In tal modo non ci si sarebbe trovati isolati nelle discussioni economico-finanziarie europee, così da poter sfruttare tale condivisione per ottenere (tecnicamente) migliori condizioni sul “nuovo” patto di stabilità. Magari spingendo sulla proposta Draghi (e Macron) sul MES come Agenzia del debito comune (e sul debito unico europeo con i cd. eurobond), che avrebbe implicitamente migliorato il MES stesso. Sul punto, va tenuto presente che l’attuale debito europeo (i.e. quello nato dal programma “next generation EU”) non è inserito nei principali indici dei mercati finanziari (es. MSCI et al.) proprio perché estemporaneo, non continuativo e non figlio di un’unione bancaria e finanziaria definitivamente regolata, così riducendo la domanda di mercato dei titoli europei.
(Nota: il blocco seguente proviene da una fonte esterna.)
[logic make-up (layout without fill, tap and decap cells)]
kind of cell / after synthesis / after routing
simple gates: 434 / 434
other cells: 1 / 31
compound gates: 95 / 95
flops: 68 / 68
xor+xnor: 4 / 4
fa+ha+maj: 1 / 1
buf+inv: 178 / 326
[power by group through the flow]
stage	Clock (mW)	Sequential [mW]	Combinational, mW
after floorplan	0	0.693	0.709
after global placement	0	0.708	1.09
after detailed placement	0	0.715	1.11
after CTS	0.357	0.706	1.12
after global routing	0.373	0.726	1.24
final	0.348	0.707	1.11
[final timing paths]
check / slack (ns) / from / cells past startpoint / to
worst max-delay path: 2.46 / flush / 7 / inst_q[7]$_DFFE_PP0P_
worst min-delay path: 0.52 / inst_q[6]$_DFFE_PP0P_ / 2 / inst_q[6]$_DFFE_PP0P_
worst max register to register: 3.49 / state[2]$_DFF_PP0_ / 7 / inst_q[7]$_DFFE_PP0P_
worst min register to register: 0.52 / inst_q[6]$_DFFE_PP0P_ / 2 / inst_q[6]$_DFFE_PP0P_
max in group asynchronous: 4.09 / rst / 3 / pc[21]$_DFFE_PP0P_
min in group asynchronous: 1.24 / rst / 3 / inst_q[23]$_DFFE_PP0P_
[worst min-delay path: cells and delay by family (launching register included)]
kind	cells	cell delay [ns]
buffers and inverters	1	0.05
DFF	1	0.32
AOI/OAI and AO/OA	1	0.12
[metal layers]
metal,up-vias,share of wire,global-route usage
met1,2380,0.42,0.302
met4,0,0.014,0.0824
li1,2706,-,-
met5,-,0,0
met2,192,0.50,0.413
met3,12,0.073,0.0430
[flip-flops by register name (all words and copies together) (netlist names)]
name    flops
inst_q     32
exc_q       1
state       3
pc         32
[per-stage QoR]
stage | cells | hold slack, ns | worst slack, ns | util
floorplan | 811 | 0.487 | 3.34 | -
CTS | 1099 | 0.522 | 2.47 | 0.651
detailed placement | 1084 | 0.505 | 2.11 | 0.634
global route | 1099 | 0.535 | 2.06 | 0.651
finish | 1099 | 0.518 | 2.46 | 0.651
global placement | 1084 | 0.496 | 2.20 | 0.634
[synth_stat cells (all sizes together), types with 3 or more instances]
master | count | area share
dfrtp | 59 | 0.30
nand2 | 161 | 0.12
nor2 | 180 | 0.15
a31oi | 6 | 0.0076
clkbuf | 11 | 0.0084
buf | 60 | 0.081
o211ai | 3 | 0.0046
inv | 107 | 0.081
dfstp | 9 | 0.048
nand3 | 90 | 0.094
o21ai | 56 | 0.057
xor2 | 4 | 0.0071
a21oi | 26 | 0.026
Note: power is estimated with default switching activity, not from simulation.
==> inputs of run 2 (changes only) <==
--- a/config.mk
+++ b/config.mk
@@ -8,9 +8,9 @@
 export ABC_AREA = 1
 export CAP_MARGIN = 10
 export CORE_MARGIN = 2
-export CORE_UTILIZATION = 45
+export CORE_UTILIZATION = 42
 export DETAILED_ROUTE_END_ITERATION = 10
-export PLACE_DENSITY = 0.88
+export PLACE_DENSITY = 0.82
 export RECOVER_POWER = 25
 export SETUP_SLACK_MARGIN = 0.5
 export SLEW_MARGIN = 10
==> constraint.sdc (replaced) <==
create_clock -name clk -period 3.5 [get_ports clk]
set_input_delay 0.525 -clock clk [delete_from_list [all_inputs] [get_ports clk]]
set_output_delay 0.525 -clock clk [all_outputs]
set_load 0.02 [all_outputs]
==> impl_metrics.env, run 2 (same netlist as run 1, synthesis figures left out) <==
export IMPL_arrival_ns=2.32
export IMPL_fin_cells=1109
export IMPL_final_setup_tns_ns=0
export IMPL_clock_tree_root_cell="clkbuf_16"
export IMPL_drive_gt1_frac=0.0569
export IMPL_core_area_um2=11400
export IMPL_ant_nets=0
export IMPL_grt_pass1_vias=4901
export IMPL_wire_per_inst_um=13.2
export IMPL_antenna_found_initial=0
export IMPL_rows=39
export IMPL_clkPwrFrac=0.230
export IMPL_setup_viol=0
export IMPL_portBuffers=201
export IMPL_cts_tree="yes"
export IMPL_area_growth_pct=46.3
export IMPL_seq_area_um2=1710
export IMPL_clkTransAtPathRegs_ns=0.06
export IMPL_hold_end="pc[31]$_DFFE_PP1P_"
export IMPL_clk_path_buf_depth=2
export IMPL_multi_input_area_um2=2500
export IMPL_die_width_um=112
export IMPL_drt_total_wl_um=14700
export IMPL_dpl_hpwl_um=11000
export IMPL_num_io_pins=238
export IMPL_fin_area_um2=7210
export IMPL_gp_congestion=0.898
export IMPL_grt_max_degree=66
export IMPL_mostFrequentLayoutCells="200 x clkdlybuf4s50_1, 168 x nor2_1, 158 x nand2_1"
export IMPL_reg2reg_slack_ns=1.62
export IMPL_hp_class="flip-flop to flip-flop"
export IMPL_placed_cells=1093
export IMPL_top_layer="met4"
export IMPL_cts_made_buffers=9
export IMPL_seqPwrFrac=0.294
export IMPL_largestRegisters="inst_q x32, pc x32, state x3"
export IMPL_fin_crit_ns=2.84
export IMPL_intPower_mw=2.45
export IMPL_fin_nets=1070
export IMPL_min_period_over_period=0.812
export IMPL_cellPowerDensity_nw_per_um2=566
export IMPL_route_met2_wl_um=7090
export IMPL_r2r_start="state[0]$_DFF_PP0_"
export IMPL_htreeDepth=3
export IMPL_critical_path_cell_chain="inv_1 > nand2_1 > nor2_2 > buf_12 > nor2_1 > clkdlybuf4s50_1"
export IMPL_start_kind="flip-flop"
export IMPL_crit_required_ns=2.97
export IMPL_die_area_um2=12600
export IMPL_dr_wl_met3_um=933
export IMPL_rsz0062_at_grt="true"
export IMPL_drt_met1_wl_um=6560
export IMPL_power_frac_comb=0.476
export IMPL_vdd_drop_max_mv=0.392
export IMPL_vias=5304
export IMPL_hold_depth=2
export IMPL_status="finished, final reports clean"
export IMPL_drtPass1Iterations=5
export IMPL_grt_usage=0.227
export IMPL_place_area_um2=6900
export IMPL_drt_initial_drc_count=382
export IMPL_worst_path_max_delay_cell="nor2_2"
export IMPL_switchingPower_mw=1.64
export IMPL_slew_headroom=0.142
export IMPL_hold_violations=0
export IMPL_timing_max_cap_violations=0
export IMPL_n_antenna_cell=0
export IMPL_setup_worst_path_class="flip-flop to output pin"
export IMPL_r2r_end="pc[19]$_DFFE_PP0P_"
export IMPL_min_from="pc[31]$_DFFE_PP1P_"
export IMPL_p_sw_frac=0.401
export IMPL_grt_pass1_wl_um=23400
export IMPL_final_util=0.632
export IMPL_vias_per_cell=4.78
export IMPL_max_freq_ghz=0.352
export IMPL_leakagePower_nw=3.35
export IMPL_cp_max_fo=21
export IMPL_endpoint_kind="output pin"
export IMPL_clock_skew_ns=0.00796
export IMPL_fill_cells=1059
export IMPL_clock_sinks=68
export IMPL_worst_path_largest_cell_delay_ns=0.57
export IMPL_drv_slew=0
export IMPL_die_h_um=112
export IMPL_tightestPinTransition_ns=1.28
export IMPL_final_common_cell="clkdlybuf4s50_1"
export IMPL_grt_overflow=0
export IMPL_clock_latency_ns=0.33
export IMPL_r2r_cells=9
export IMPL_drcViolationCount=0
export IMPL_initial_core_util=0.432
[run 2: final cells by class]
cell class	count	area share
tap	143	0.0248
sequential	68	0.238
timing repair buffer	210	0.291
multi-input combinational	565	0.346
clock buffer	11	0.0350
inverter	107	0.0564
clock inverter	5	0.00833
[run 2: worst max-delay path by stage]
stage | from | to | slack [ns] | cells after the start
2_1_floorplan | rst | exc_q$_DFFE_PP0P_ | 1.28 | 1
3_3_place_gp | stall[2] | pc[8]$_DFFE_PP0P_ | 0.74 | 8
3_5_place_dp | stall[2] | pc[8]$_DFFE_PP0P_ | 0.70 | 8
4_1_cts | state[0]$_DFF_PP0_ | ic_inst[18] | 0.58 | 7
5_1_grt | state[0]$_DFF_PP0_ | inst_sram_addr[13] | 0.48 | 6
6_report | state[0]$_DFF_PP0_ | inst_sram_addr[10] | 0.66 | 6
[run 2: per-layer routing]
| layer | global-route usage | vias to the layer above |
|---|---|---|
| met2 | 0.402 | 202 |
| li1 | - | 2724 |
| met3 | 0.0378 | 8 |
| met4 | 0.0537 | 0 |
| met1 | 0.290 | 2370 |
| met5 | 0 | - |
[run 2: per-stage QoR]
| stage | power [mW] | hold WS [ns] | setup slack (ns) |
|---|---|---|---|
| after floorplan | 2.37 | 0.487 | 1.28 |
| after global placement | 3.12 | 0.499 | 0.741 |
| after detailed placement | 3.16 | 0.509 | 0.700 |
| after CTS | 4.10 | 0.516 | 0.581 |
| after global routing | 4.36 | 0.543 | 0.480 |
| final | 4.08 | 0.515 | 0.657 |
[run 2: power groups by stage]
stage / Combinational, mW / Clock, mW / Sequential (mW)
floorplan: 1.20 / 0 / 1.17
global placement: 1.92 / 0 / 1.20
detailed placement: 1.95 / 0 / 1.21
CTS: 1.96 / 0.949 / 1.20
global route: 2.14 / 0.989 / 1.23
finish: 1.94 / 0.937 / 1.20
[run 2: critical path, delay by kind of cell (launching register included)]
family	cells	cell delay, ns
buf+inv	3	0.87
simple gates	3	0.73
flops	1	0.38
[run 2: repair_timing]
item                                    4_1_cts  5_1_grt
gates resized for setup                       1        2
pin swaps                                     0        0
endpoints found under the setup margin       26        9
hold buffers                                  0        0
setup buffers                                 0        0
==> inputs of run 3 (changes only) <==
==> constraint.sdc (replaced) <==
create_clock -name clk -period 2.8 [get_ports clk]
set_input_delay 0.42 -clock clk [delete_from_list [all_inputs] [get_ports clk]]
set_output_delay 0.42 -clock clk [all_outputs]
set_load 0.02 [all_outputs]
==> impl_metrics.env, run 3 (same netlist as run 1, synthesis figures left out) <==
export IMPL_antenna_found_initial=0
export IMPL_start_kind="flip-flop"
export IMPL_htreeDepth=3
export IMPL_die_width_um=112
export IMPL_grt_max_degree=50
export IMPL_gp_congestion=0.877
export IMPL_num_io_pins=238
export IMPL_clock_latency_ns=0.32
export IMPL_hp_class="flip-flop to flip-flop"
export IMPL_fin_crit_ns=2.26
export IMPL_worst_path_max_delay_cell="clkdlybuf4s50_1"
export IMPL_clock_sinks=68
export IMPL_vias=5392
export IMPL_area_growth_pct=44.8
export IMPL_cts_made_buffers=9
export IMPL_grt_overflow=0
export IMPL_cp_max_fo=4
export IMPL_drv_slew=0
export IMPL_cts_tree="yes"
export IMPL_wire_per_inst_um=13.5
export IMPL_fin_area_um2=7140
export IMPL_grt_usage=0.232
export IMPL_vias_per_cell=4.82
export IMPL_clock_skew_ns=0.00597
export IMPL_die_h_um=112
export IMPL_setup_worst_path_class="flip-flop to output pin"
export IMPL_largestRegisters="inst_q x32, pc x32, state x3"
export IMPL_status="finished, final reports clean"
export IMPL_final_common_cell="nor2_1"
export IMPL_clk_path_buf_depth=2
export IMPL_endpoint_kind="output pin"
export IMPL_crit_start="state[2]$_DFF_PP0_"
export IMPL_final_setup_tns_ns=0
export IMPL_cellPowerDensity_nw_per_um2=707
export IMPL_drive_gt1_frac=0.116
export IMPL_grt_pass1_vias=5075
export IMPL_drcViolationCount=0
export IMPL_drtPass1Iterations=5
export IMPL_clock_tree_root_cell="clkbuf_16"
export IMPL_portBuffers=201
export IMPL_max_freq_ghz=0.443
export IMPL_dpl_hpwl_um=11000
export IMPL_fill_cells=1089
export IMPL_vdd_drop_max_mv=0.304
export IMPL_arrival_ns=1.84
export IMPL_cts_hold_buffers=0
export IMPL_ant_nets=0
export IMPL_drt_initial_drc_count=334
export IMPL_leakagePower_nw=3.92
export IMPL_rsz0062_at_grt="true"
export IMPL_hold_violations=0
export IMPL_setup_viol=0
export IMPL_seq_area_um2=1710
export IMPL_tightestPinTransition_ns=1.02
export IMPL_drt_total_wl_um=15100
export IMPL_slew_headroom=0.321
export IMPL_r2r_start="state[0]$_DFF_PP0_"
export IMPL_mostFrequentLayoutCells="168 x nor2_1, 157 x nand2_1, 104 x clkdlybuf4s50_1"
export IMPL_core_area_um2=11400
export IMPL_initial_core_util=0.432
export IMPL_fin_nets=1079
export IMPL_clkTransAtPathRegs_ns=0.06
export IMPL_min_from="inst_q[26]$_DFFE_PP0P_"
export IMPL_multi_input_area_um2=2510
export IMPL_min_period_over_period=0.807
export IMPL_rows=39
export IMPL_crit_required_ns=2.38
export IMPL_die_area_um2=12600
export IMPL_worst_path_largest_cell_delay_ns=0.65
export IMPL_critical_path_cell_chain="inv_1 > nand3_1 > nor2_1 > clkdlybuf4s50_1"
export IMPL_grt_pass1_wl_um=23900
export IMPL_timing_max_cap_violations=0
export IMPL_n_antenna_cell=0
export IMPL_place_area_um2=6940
Cos’è il “bene” per l’Italia, dunque?

Reiterare scelte condite da slogan stereotipati o ragionare tecnicamente su questi temi, ratificandolo, per prevenire situazioni di esposizione a rischi speculativi, che potrebbero far percepire un rischio-default (ad oggi non immediatamente sussistente, ma va ricordato che siamo a uno/due gradini – al variare delle agenzie di rating – dal livello di titoli spazzatura)? Il ministro Giorgetti – che pure ha negoziato il “nuovo” patto e l’accordo del MES e che era (a mezza bocca) favorevole alla sua ratifica – appare oggi “sospeso” nella sua maggioranza, subendo una diminutio di immagine rispetto ai suoi omologhi di ruolo europei; l’attuale maggioranza, che pare occuparsi d’altro, appare così in balìa di una delle sue componenti (invero, di una minoranza di questa) che ne esclude la (tardiva) ratifica. Condizioni non certo ideali per ottenere, diplomaticamente, qualche vantaggio dalla nuova governance europea.